It's going to take years for the US economy to fully heal from the economic disaster brought about by COVID-19 and the government-mandated shutdowns which continue to limit economic activity across the country. When we talk about a full recovery, we don't simply mean getting real GDP back where it was in late 2019; a full recovery comes when the unemployment rate gets back below 4.0%, and we don't see that happening until at least late 2023.

Yet last week's key reports on the economy clearly show we're recovering. The ISM Manufacturing and Service indices, autos sales, and the employment report all beat expectations. The Manufacturing index came in at 54.2, while the sub-indices for new orders and production both exceeded 60.0 for the first time since 2018. The ISM Services index hit a robust 58.1 for July, the highest reading so far this year, including back in January and February when the economy was doing quite well. The new orders sub-index for services hit 67.7, the highest on record (dating back to 1997).



Meanwhile, consumers felt healthy enough to keep increasing auto purchases. Cars and light trucks were sold at a 14.5 million annual rate in July, the highest since February, when sales were 16.8 million annualized. To put this in perspective, auto sales bottomed at an 8.7 million annual rate in April, so this is one sector which is very nearly healed.

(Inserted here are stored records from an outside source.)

Source: an optimization exercise on an open RTL-to-GDS flow (aim: small area and few clock cycles per item). Production flows keep margins and buffers that such runs may drop.
Function was not checked in any run shown here: the RTL went through the layout flow alone.

==> flow/design.v <==
module md5 (
    input          clk,
    input          rst_n,
    input          in_valid,
    input  [63:0]  msg,
    output         out_valid,
    output [127:0] hash,
    output [63:0]  out_msg
);
wire [31:0] m0_in = {msg[39:32], msg[47:40], msg[55:48], msg[63:56]};
wire [31:0] m1_in = {msg[7:0], msg[15:8], msg[23:16], msg[31:24]};
reg [31:0] s1_b2, s1_b1, s1_m0, s1_m1;
reg [31:0] s2_t4, s2_b4, s2_b3, s2_x5, s2_m0, s2_m1;
reg [31:0] s3_b7, s3_b6, s3_b5, s3_x7, s3_m0, s3_m1;
reg [31:0] s4_t9, s4_b9, s4_b8, s4_x10, s4_m0, s4_m1;
reg [31:0] s5_b12, s5_b11, s5_b10, s5_x12, s5_m0, s5_m1;
reg [31:0] s6_t14, s6_b14, s6_b13, s6_x15, s6_m0, s6_m1;
reg [31:0] s7_b17, s7_b16, s7_b15, s7_x17, s7_m0, s7_m1;
reg [31:0] s8_t19, s8_b19, s8_b18, s8_x20, s8_m0, s8_m1;
reg [31:0] s9_b22, s9_b21, s9_b20, s9_x22, s9_m0, s9_m1;
reg [31:0] s10_t24, s10_b24, s10_b23, s10_x25, s10_m0, s10_m1;
reg [31:0] s11_b27, s11_b26, s11_b25, s11_x27, s11_m0, s11_m1;
reg [31:0] s12_t29, s12_b29, s12_b28, s12_x30, s12_m0, s12_m1;
reg [31:0] s13_b32, s13_b31, s13_b30, s13_x32, s13_m0, s13_m1;
reg [31:0] s14_t34, s14_b34, s14_b33, s14_x35, s14_m0, s14_m1;
reg [31:0] s15_b37, s15_b36, s15_b35, s15_x37, s15_m0, s15_m1;
reg [31:0] s16_t39, s16_b39, s16_b38, s16_x40, s16_m0, s16_m1;
reg [31:0] s17_b42, s17_b41, s17_b40, s17_x42, s17_m0, s17_m1;
reg [31:0] s18_t44, s18_b44, s18_b43, s18_x45, s18_m0, s18_m1;
reg [31:0] s19_b47, s19_b46, s19_b45, s19_x47, s19_m0, s19_m1;
reg [31:0] s20_t49, s20_b49, s20_b48, s20_x50, s20_m0, s20_m1;
reg [31:0] s21_b52, s21_b51, s21_b50, s21_x52, s21_m0, s21_m1;
reg [31:0] s22_t54, s22_b54, s22_b53, s22_x55, s22_m0, s22_m1;
reg [31:0] s23_b57, s23_b56, s23_b55, s23_x57, s23_m0, s23_m1;
reg [31:0] s24_t59, s24_b59, s24_b58, s24_x60, s24_m0, s24_m1;
reg [31:0] s25_b62, s25_b61, s25_b60, s25_x62, s25_m0, s25_m1;
reg [31:0] s26_b63, s26_b62, s26_b61, s26_x63, s26_m0, s26_m1;
reg [26:1] v;
always @(posedge clk) begin
    v <= {v[25:1], in_valid} & {26{rst_n}};
end
wire [31:0] f0 = (32'hefcdab89 & 32'h98badcfe) | (~32'hefcdab89 & 32'h10325476);
wire [31:0] x0 = m0_in + 32'h3eafc779;
wire [31:0] t0 = add32(x0, f0);
wire [31:0] b1 = 32'hefcdab89 + {t0[24:0], t0[31:25]};
wire [31:0] f1 = (b1 & 32'hefcdab89) | (~b1 & 32'h98badcfe);
wire [31:0] x1 = m1_in + 32'hf8fa0bcc;
wire [31:0] t1 = add32(x1, f1);
wire [31:0] b2 = add32(b1, {t1[19:0], t1[31:20]});
always @(posedge clk) begin
    s1_b2 <= b2;
    s1_b1 <= b1;
    s1_m0 <= m0_in;
    s1_m1 <= m1_in;
end
wire [31:0] f2 = (s1_b2 & s1_b1) | (~s1_b2 & 32'hefcdab89);
wire [31:0] t2 = 32'hbcdb4e59 + f2;
wire [31:0] b3 = add32(s1_b2, {t2[14:0], t2[31:15]});
wire [31:0] f3 = (b3 & s1_b2) | (~b3 & s1_b1);
wire [31:0] t3 = 32'hb18b7a77 + f3;
wire [31:0] b4 = add32(b3, {t3[9:0], t3[31:10]});
wire [31:0] f4 = (b4 & b3) | (~b4 & s1_b2);
wire [31:0] x4 = s1_b1 + 32'hf57c0faf;
wire [31:0] t4 = add32(x4, f4);
wire [31:0] px5 = s1_b2 + 32'h4787c62a;
always @(posedge clk) begin
    s2_t4 <= t4;
    s2_b4 <= b4;
    s2_b3 <= b3;
    s2_x5 <= px5;
    s2_m0 <= s1_m0;
    s2_m1 <= s1_m1;
end
wire [31:0] b5 = add32(s2_b4, {s2_t4[24:0], s2_t4[31:25]});
wire [31:0] f5 = (b5 & s2_b4) | (~b5 & s2_b3);
wire [31:0] t5 = add32(s2_x5, f5);
wire [31:0] b6 = add32(b5, {t5[19:0], t5[31:20]});
wire [31:0] f6 = (b6 & b5) | (~b6 & s2_b4);
wire [31:0] x6 = s2_b3 + 32'ha8304613;
wire [31:0] t6 = add32(x6, f6);
wire [31:0] b7 = add32(b6, {t6[14:0], t6[31:15]});
wire [31:0] px7 = s2_b4 + 32'hfd469501;
always @(posedge clk) begin
    s3_b7 <= b7;
    s3_b6 <= b6;
    s3_b5 <= b5;
    s3_x7 <= px7;
    s3_m0 <= s2_m0;
    s3_m1 <= s2_m1;
end
wire [31:0] f7 = (s3_b7 & s3_b6) | (~s3_b7 & s3_b5);
wire [31:0] t7 = add32(s3_x7, f7);
wire [31:0] b8 = add32(s3_b7, {t7[9:0], t7[31:10]});
wire [31:0] f8 = (b8 & s3_b7) | (~b8 & s3_b6);
wire [31:0] x8 = s3_b5 + 32'h698098d8;
wire [31:0] t8 = add32(x8, f8);
wire [31:0] b9 = add32(b8, {t8[24:0], t8[31:25]});
wire [31:0] f9 = (b9 & b8) | (~b9 & s3_b7);
wire [31:0] x9 = s3_b6 + 32'h8b44f7af;
wire [31:0] t9 = add32(x9, f9);
wire [31:0] px10 = s3_b7 + 32'hffff5bb1;
always @(posedge clk) begin
    s4_t9 <= t9;
    s4_b9 <= b9;
    s4_b8 <= b8;
    s4_x10 <= px10;
    s4_m0 <= s3_m0;
    s4_m1 <= s3_m1;
end
wire [31:0] b10 = add32(s4_b9, {s4_t9[19:0], s4_t9[31:20]});
wire [31:0] f10 = (b10 & s4_b9) | (~b10 & s4_b8);
wire [31:0] t10 = add32(s4_x10, f10);
wire [31:0] b11 = add32(b10, {t10[14:0], t10[31:15]});
wire [31:0] f11 = (b11 & b10) | (~b11 & s4_b9);
wire [31:0] x11 = s4_b8 + 32'h895cd7be;
wire [31:0] t11 = add32(x11, f11);
wire [31:0] b12 = add32(b11, {t11[9:0], t11[31:10]});
wire [31:0] px12 = s4_b9 + 32'h6b901122;
always @(posedge clk) begin
    s5_b12 <= b12;
    s5_b11 <= b11;
    s5_b10 <= b10;
    s5_x12 <= px12;
    s5_m0 <= s4_m0;
    s5_m1 <= s4_m1;
end
wire [31:0] f12 = (s5_b12 & s5_b11) | (~s5_b12 & s5_b10);
wire [31:0] t12 = add32(s5_x12, f12);
wire [31:0] b13 = add32(s5_b12, {t12[24:0], t12[31:25]});
wire [31:0] f13 = (b13 & s5_b12) | (~b13 & s5_b11);
wire [31:0] x13 = s5_b10 + 32'hfd987193;
wire [31:0] t13 = add32(x13, f13);
wire [31:0] b14 = add32(b13, {t13[19:0], t13[31:20]});
wire [31:0] f14 = (b14 & b13) | (~b14 & s5_b12);
wire [31:0] x14 = s5_b11 + 32'ha67943ce;
wire [31:0] t14 = add32(x14, f14);
wire [31:0] px15 = s5_b12 + 32'h49b40821;
always @(posedge clk) begin
    s6_t14 <= t14;
    s6_b14 <= b14;
    s6_b13 <= b13;
    s6_x15 <= px15;
    s6_m0 <= s5_m0;
    s6_m1 <= s5_m1;
end
wire [31:0] b15 = add32(s6_b14, {s6_t14[14:0], s6_t14[31:15]});
wire [31:0] f15 = (b15 & s6_b14) | (~b15 & s6_b13);
wire [31:0] t15 = add32(s6_x15, f15);
wire [31:0] b16 = add32(b15, {t15[9:0], t15[31:10]});
wire [31:0] f16 = (s6_b14 & b16) | (b15 & ~s6_b14);
wire [31:0] x16 = s6_b13 + 32'hf61e2562 + s6_m1;
wire [31:0] t16 = add32(x16, f16);
wire [31:0] b17 = add32(b16, {t16[26:0], t16[31:27]});
wire [31:0] px17 = s6_b14 + 32'hc040b340;
always @(posedge clk) begin
    s7_b17 <= b17;
    s7_b16 <= b16;
    s7_b15 <= b15;
    s7_x17 <= px17;
    s7_m0 <= s6_m0;
    s7_m1 <= s6_m1;
end
wire [31:0] f17 = (s7_b15 & s7_b17) | (s7_b16 & ~s7_b15);
wire [31:0] t17 = add32(s7_x17, f17);
wire [31:0] b18 = add32(s7_b17, {t17[22:0], t17[31:23]});
wire [31:0] f18 = (s7_b16 & b18) | (s7_b17 & ~s7_b16);
wire [31:0] x18 = s7_b15 + 32'h265e5a51;
wire [31:0] t18 = add32(x18, f18);
wire [31:0] b19 = add32(b18, {t18[17:0], t18[31:18]});
wire [31:0] f19 = (s7_b17 & b19) | (b18 & ~s7_b17);
wire [31:0] x19 = s7_b16 + 32'he9b6c7aa + s7_m0;
wire [31:0] t19 = add32(x19, f19);
wire [31:0] px20 = s7_b17 + 32'hd62f105d;
always @(posedge clk) begin
    s8_t19 <= t19;
    s8_b19 <= b19;
    s8_b18 <= b18;
    s8_x20 <= px20;
    s8_m0 <= s7_m0;
    s8_m1 <= s7_m1;
end
wire [31:0] b20 = add32(s8_b19, {s8_t19[11:0], s8_t19[31:12]});
wire [31:0] f20 = (s8_b18 & b20) | (s8_b19 & ~s8_b18);
wire [31:0] t20 = add32(s8_x20, f20);
wire [31:0] b21 = add32(b20, {t20[26:0], t20[31:27]});
wire [31:0] f21 = (s8_b19 & b21) | (b20 & ~s8_b19);
wire [31:0] x21 = s8_b18 + 32'h02441453;
wire [31:0] t21 = add32(x21, f21);
wire [31:0] b22 = add32(b21, {t21[22:0], t21[31:23]});
wire [31:0] px22 = s8_b19 + 32'hd8a1e681;
always @(posedge clk) begin
    s9_b22 <= b22;
    s9_b21 <= b21;
    s9_b20 <= b20;
    s9_x22 <= px22;
    s9_m0 <= s8_m0;
    s9_m1 <= s8_m1;
end
wire [31:0] f22 = (s9_b20 & s9_b22) | (s9_b21 & ~s9_b20);
wire [31:0] t22 = add32(s9_x22, f22);
wire [31:0] b23 = add32(s9_b22, {t22[17:0], t22[31:18]});
wire [31:0] f23 = (s9_b21 & b23) | (s9_b22 & ~s9_b21);
wire [31:0] x23 = s9_b20 + 32'he7d3fbc8;
wire [31:0] t23 = add32(x23, f23);
wire [31:0] b24 = add32(b23, {t23[11:0], t23[31:12]});
wire [31:0] f24 = (s9_b22 & b24) | (b23 & ~s9_b22);
wire [31:0] x24 = s9_b21 + 32'h21e1cde6;
wire [31:0] t24 = add32(x24, f24);
wire [31:0] px25 = s9_b22 + 32'hc3370816;
always @(posedge clk) begin
    s10_t24 <= t24;
    s10_b24 <= b24;
    s10_b23 <= b23;
    s10_x25 <= px25;
    s10_m0 <= s9_m0;
    s10_m1 <= s9_m1;
end
wire [31:0] b25 = add32(s10_b24, {s10_t24[26:0], s10_t24[31:27]});
wire [31:0] f25 = (s10_b23 & b25) | (s10_b24 & ~s10_b23);
wire [31:0] t25 = add32(s10_x25, f25);
wire [31:0] b26 = add32(b25, {t25[22:0], t25[31:23]});
wire [31:0] f26 = (s10_b24 & b26) | (b25 & ~s10_b24);
wire [31:0] x26 = s10_b23 + 32'hf4d50d87;
wire [31:0] t26 = add32(x26, f26);
wire [31:0] b27 = add32(b26, {t26[17:0], t26[31:18]});
wire [31:0] px27 = s10_b24 + 32'h455a14ed;
always @(posedge clk) begin
    s11_b27 <= b27;
    s11_b26 <= b26;
    s11_b25 <= b25;
    s11_x27 <= px27;
    s11_m0 <= s10_m0;
    s11_m1 <= s10_m1;
end
wire [31:0] f27 = (s11_b25 & s11_b27) | (s11_b26 & ~s11_b25);
wire [31:0] t27 = add32(s11_x27, f27);
wire [31:0] b28 = add32(s11_b27, {t27[11:0], t27[31:12]});
wire [31:0] f28 = (s11_b26 & b28) | (s11_b27 & ~s11_b26);
wire [31:0] x28 = s11_b25 + 32'ha9e3e905;
wire [31:0] t28 = add32(x28, f28);
wire [31:0] b29 = add32(b28, {t28[26:0], t28[31:27]});
wire [31:0] f29 = (s11_b27 & b29) | (b28 & ~s11_b27);
wire [31:0] x29 = s11_b26 + 32'hfcefa478;
wire [31:0] t29 = add32(x29, f29);
wire [31:0] px30 = s11_b27 + 32'h676f02d9;
always @(posedge clk) begin
    s12_t29 <= t29;
    s12_b29 <= b29;
    s12_b28 <= b28;
    s12_x30 <= px30;
    s12_m0 <= s11_m0;
    s12_m1 <= s11_m1;
end
wire [31:0] b30 = add32(s12_b29, {s12_t29[22:0], s12_t29[31:23]});
wire [31:0] f30 = (s12_b28 & b30) | (s12_b29 & ~s12_b28);
wire [31:0] t30 = add32(s12_x30, f30);
wire [31:0] b31 = add32(b30, {t30[17:0], t30[31:18]});
wire [31:0] f31 = (s12_b29 & b31) | (b30 & ~s12_b29);
wire [31:0] x31 = s12_b28 + 32'h8d2a4c8a;
wire [31:0] t31 = add32(x31, f31);
wire [31:0] b32 = add32(b31, {t31[11:0], t31[31:12]});
wire [31:0] px32 = s12_b29 + 32'hfffa3942;
always @(posedge clk) begin
    s13_b32 <= b32;
    s13_b31 <= b31;
    s13_b30 <= b30;
    s13_x32 <= px32;
    s13_m0 <= s12_m0;
    s13_m1 <= s12_m1;
end
wire [31:0] f32 = s13_b32 ^ s13_b31 ^ s13_b30;
wire [31:0] t32 = add32(s13_x32, f32);
wire [31:0] b33 = add32(s13_b32, {t32[27:0], t32[31:28]});
wire [31:0] f33 = b33 ^ s13_b32 ^ s13_b31;
wire [31:0] x33 = s13_b30 + 32'h8771f681;
wire [31:0] t33 = add32(x33, f33);
wire [31:0] b34 = add32(b33, {t33[20:0], t33[31:21]});
wire [31:0] f34 = b34 ^ b33 ^ s13_b32;
wire [31:0] x34 = s13_b31 + 32'h6d9d6122;
wire [31:0] t34 = add32(x34, f34);
wire [31:0] px35 = s13_b32 + 32'hfde5384c;
always @(posedge clk) begin
    s14_t34 <= t34;
    s14_b34 <= b34;
    s14_b33 <= b33;
    s14_x35 <= px35;
    s14_m0 <= s13_m0;
    s14_m1 <= s13_m1;
end
wire [31:0] b35 = add32(s14_b34, {s14_t34[15:0], s14_t34[31:16]});
wire [31:0] f35 = b35 ^ s14_b34 ^ s14_b33;
wire [31:0] t35 = add32(s14_x35, f35);
wire [31:0] b36 = add32(b35, {t35[8:0], t35[31:9]});
wire [31:0] f36 = b36 ^ b35 ^ s14_b34;
wire [31:0] x36 = s14_b33 + 32'ha4beea44 + s14_m1;
wire [31:0] t36 = add32(x36, f36);
wire [31:0] b37 = add32(b36, {t36[27:0], t36[31:28]});
wire [31:0] px37 = s14_b34 + 32'h4bdecfa9;
always @(posedge clk) begin
    s15_b37 <= b37;
    s15_b36 <= b36;
    s15_b35 <= b35;
    s15_x37 <= px37;
    s15_m0 <= s14_m0;
    s15_m1 <= s14_m1;
end
wire [31:0] f37 = s15_b37 ^ s15_b36 ^ s15_b35;
wire [31:0] t37 = add32(s15_x37, f37);
wire [31:0] b38 = add32(s15_b37, {t37[20:0], t37[31:21]});
wire [31:0] f38 = b38 ^ s15_b37 ^ s15_b36;
wire [31:0] x38 = s15_b35 + 32'hf6bb4b60;
wire [31:0] t38 = add32(x38, f38);
wire [31:0] b39 = add32(b38, {t38[15:0], t38[31:16]});
wire [31:0] f39 = b39 ^ b38 ^ s15_b37;
wire [31:0] x39 = s15_b36 + 32'hbebfbc70;
wire [31:0] t39 = add32(x39, f39);
wire [31:0] px40 = s15_b37 + 32'h289b7ec6;
always @(posedge clk) begin
    s16_t39 <= t39;
    s16_b39 <= b39;
    s16_b38 <= b38;
    s16_x40 <= px40;
    s16_m0 <= s15_m0;
    s16_m1 <= s15_m1;
end
wire [31:0] b40 = add32(s16_b39, {s16_t39[8:0], s16_t39[31:9]});
wire [31:0] f40 = b40 ^ s16_b39 ^ s16_b38;
wire [31:0] t40 = add32(s16_x40, f40);
wire [31:0] b41 = add32(b40, {t40[27:0], t40[31:28]});
wire [31:0] f41 = b41 ^ b40 ^ s16_b39;
wire [31:0] x41 = s16_b38 + 32'heaa127fa + s16_m0;
wire [31:0] t41 = add32(x41, f41);
wire [31:0] b42 = add32(b41, {t41[20:0], t41[31:21]});
wire [31:0] px42 = s16_b39 + 32'hd4ef3085;
always @(posedge clk) begin
    s17_b42 <= b42;
    s17_b41 <= b41;
    s17_b40 <= b40;
    s17_x42 <= px42;
    s17_m0 <= s16_m0;
    s17_m1 <= s16_m1;
end
wire [31:0] f42 = s17_b42 ^ s17_b41 ^ s17_b40;
wire [31:0] t42 = add32(s17_x42, f42);
wire [31:0] b43 = add32(s17_b42, {t42[15:0], t42[31:16]});
wire [31:0] f43 = b43 ^ s17_b42 ^ s17_b41;
wire [31:0] x43 = s17_b40 + 32'h04881d05;
wire [31:0] t43 = add32(x43, f43);
wire [31:0] b44 = add32(b43, {t43[8:0], t43[31:9]});
wire [31:0] f44 = b44 ^ b43 ^ s17_b42;
wire [31:0] x44 = s17_b41 + 32'hd9d4d039;
wire [31:0] t44 = add32(x44, f44);
wire [31:0] px45 = s17_b42 + 32'he6db99e5;
always @(posedge clk) begin
    s18_t44 <= t44;
    s18_b44 <= b44;
    s18_b43 <= b43;
    s18_x45 <= px45;
    s18_m0 <= s17_m0;
    s18_m1 <= s17_m1;
end
wire [31:0] b45 = add32(s18_b44, {s18_t44[27:0], s18_t44[31:28]});
wire [31:0] f45 = b45 ^ s18_b44 ^ s18_b43;
wire [31:0] t45 = add32(s18_x45, f45);
wire [31:0] b46 = add32(b45, {t45[20:0], t45[31:21]});
wire [31:0] f46 = b46 ^ b45 ^ s18_b44;
wire [31:0] x46 = s18_b43 + 32'h1fa27cf8;
wire [31:0] t46 = add32(x46, f46);
wire [31:0] b47 = add32(b46, {t46[15:0], t46[31:16]});
wire [31:0] px47 = s18_b44 + 32'hc4ac56e5;
always @(posedge clk) begin
    s19_b47 <= b47;
    s19_b46 <= b46;
    s19_b45 <= b45;
    s19_x47 <= px47;
    s19_m0 <= s18_m0;
    s19_m1 <= s18_m1;
end
wire [31:0] f47 = s19_b47 ^ s19_b46 ^ s19_b45;
wire [31:0] t47 = add32(s19_x47, f47);
wire [31:0] b48 = add32(s19_b47, {t47[8:0], t47[31:9]});
wire [31:0] f48 = s19_b47 ^ (b48 | ~s19_b46);
wire [31:0] x48 = s19_b45 + 32'hf4292244 + s19_m0;
wire [31:0] t48 = add32(x48, f48);
wire [31:0] b49 = add32(b48, {t48[25:0], t48[31:26]});
wire [31:0] f49 = b48 ^ (b49 | ~s19_b47);
wire [31:0] x49 = s19_b46 + 32'h432aff97;
wire [31:0] t49 = add32(x49, f49);
wire [31:0] px50 = s19_b47 + 32'hab9423e7;
always @(posedge clk) begin
    s20_t49 <= t49;
    s20_b49 <= b49;
    s20_b48 <= b48;
    s20_x50 <= px50;
    s20_m0 <= s19_m0;
    s20_m1 <= s19_m1;
end
wire [31:0] b50 = add32(s20_b49, {s20_t49[21:0], s20_t49[31:22]});
wire [31:0] f50 = s20_b49 ^ (b50 | ~s20_b48);
wire [31:0] t50 = add32(s20_x50, f50);
wire [31:0] b51 = add32(b50, {t50[16:0], t50[31:17]});
wire [31:0] f51 = b50 ^ (b51 | ~s20_b49);
wire [31:0] x51 = s20_b48 + 32'hfc93a039;
wire [31:0] t51 = add32(x51, f51);
wire [31:0] b52 = add32(b51, {t51[10:0], t51[31:11]});
wire [31:0] px52 = s20_b49 + 32'h655b59c3;
always @(posedge clk) begin
    s21_b52 <= b52;
    s21_b51 <= b51;
    s21_b50 <= b50;
    s21_x52 <= px52;
    s21_m0 <= s20_m0;
    s21_m1 <= s20_m1;
end
wire [31:0] f52 = s21_b51 ^ (s21_b52 | ~s21_b50);
wire [31:0] t52 = add32(s21_x52, f52);
wire [31:0] b53 = add32(s21_b52, {t52[25:0], t52[31:26]});
wire [31:0] f53 = s21_b52 ^ (b53 | ~s21_b51);
wire [31:0] x53 = s21_b50 + 32'h8f0ccc92;
wire [31:0] t53 = add32(x53, f53);
wire [31:0] b54 = add32(b53, {t53[21:0], t53[31:22]});
wire [31:0] f54 = b53 ^ (b54 | ~s21_b52);
wire [31:0] x54 = s21_b51 + 32'hffeff47d;
wire [31:0] t54 = add32(x54, f54);
wire [31:0] px55 = s21_b52 + 32'h85845dd1 + s21_m1;
always @(posedge clk) begin
    s22_t54 <= t54;
    s22_b54 <= b54;
    s22_b53 <= b53;
    s22_x55 <= px55;
    s22_m0 <= s21_m0;
    s22_m1 <= s21_m1;
end
wire [31:0] b55 = add32(s22_b54, {s22_t54[16:0], s22_t54[31:17]});
wire [31:0] f55 = s22_b54 ^ (b55 | ~s22_b53);
wire [31:0] t55 = add32(s22_x55, f55);
wire [31:0] b56 = add32(b55, {t55[10:0], t55[31:11]});
wire [31:0] f56 = b55 ^ (b56 | ~s22_b54);
wire [31:0] x56 = s22_b53 + 32'h6fa87e4f;
wire [31:0] t56 = add32(x56, f56);
wire [31:0] b57 = add32(b56, {t56[25:0], t56[31:26]});
wire [31:0] px57 = s22_b54 + 32'hfe2ce6e0;
always @(posedge clk) begin
    s23_b57 <= b57;
    s23_b56 <= b56;
    s23_b55 <= b55;
    s23_x57 <= px57;
    s23_m0 <= s22_m0;
    s23_m1 <= s22_m1;
end
wire [31:0] f57 = s23_b56 ^ (s23_b57 | ~s23_b55);
wire [31:0] t57 = add32(s23_x57, f57);
wire [31:0] b58 = add32(s23_b57, {t57[21:0], t57[31:22]});
wire [31:0] f58 = s23_b57 ^ (b58 | ~s23_b56);
wire [31:0] x58 = s23_b55 + 32'ha3014314;
wire [31:0] t58 = add32(x58, f58);
wire [31:0] b59 = add32(b58, {t58[16:0], t58[31:17]});
wire [31:0] f59 = b58 ^ (b59 | ~s23_b57);
wire [31:0] x59 = s23_b56 + 32'h4e0811a1;
wire [31:0] t59 = add32(x59, f59);
wire [31:0] px60 = s23_b57 + 32'hf7537e82;
always @(posedge clk) begin
    s24_t59 <= t59;
    s24_b59 <= b59;
    s24_b58 <= b58;
    s24_x60 <= px60;
    s24_m0 <= s23_m0;
    s24_m1 <= s23_m1;
end
wire [31:0] b60 = add32(s24_b59, {s24_t59[10:0], s24_t59[31:11]});
wire [31:0] f60 = s24_b59 ^ (b60 | ~s24_b58);
wire [31:0] t60 = add32(s24_x60, f60);
wire [31:0] b61 = add32(b60, {t60[25:0], t60[31:26]});
wire [31:0] f61 = b60 ^ (b61 | ~s24_b59);
wire [31:0] x61 = s24_b58 + 32'hbd3af235;
wire [31:0] t61 = add32(x61, f61);
wire [31:0] b62 = add32(b61, {t61[21:0], t61[31:22]});
wire [31:0] px62 = s24_b59 + 32'h2ad7d33b;
always @(posedge clk) begin
    s25_b62 <= b62;
    s25_b61 <= b61;
    s25_b60 <= b60;
    s25_x62 <= px62;
    s25_m0 <= s24_m0;
    s25_m1 <= s24_m1;
end
wire [31:0] f62 = s25_b61 ^ (s25_b62 | ~s25_b60);
wire [31:0] t62 = add32(s25_x62, f62);
wire [31:0] b63 = add32(s25_b62, {t62[16:0], t62[31:17]});
wire [31:0] px63 = s25_b60 + 32'heb86d391;
always @(posedge clk) begin
    s26_b63 <= b63;
    s26_b62 <= s25_b62;
    s26_b61 <= s25_b61;
    s26_x63 <= px63;
    s26_m0 <= s25_m0;
    s26_m1 <= s25_m1;
end
wire [31:0] f63 = s26_b62 ^ (s26_b63 | ~s26_b61);
wire [31:0] t63 = add32(s26_x63, f63);
wire [31:0] hb = s26_b63 + {t63[10:0], t63[31:11]} + 32'hefcdab89;
wire [31:0] ha = s26_b61 + 32'h67452301;
wire [31:0] hc = s26_b63 + 32'h98badcfe;
wire [31:0] hd = s26_b62 + 32'h10325476;
assign hash = {{ha[7:0], ha[15:8], ha[23:16], ha[31:24]}, {hb[7:0], hb[15:8], hb[23:16], hb[31:24]}, {hc[7:0], hc[15:8], hc[23:16], hc[31:24]}, {hd[7:0], hd[15:8], hd[23:16], hd[31:24]}};
assign out_msg = {{s26_m0[7:0], s26_m0[15:8], s26_m0[23:16], s26_m0[31:24]}, {s26_m1[7:0], s26_m1[15:8], s26_m1[23:16], s26_m1[31:24]}};
assign out_valid = v[26];
function [31:0] add32;    
    input [31:0] a, b;
    reg [31:0] g, p, gn, pn;
    integer l, i, j;
    begin
        g = a & b; p = a ^ b;
        for (l = 0; l < 5; l = l + 1) begin
            gn = g; pn = p;
            for (i = 0; i < 32; i = i + 1)
                if ((i >> l) & 1) begin
                    j = ((i >> l) << l) - 1;
                    gn[i] = g[i] | (p[i] & g[j]);
                    pn[i] = p[i] & p[j];
                end
            g = gn; p = pn;
        end
        add32 = a ^ b ^ {g[30:0], 1'b0};
    end
endfunction
endmodule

Of course, the big news for the week came with Friday's employment report, which showed payrolls expanding faster than anticipated while the unemployment rate declined further. Nonfarm payrolls rose 1.763 million, while civilian employment, an alternative measure of jobs that includes small-business start-ups, increased 1.350 million. Combined with jobs gains in May and June, these figures show that we've recovered roughly 40% of the jobs lost in the carnage of March and April.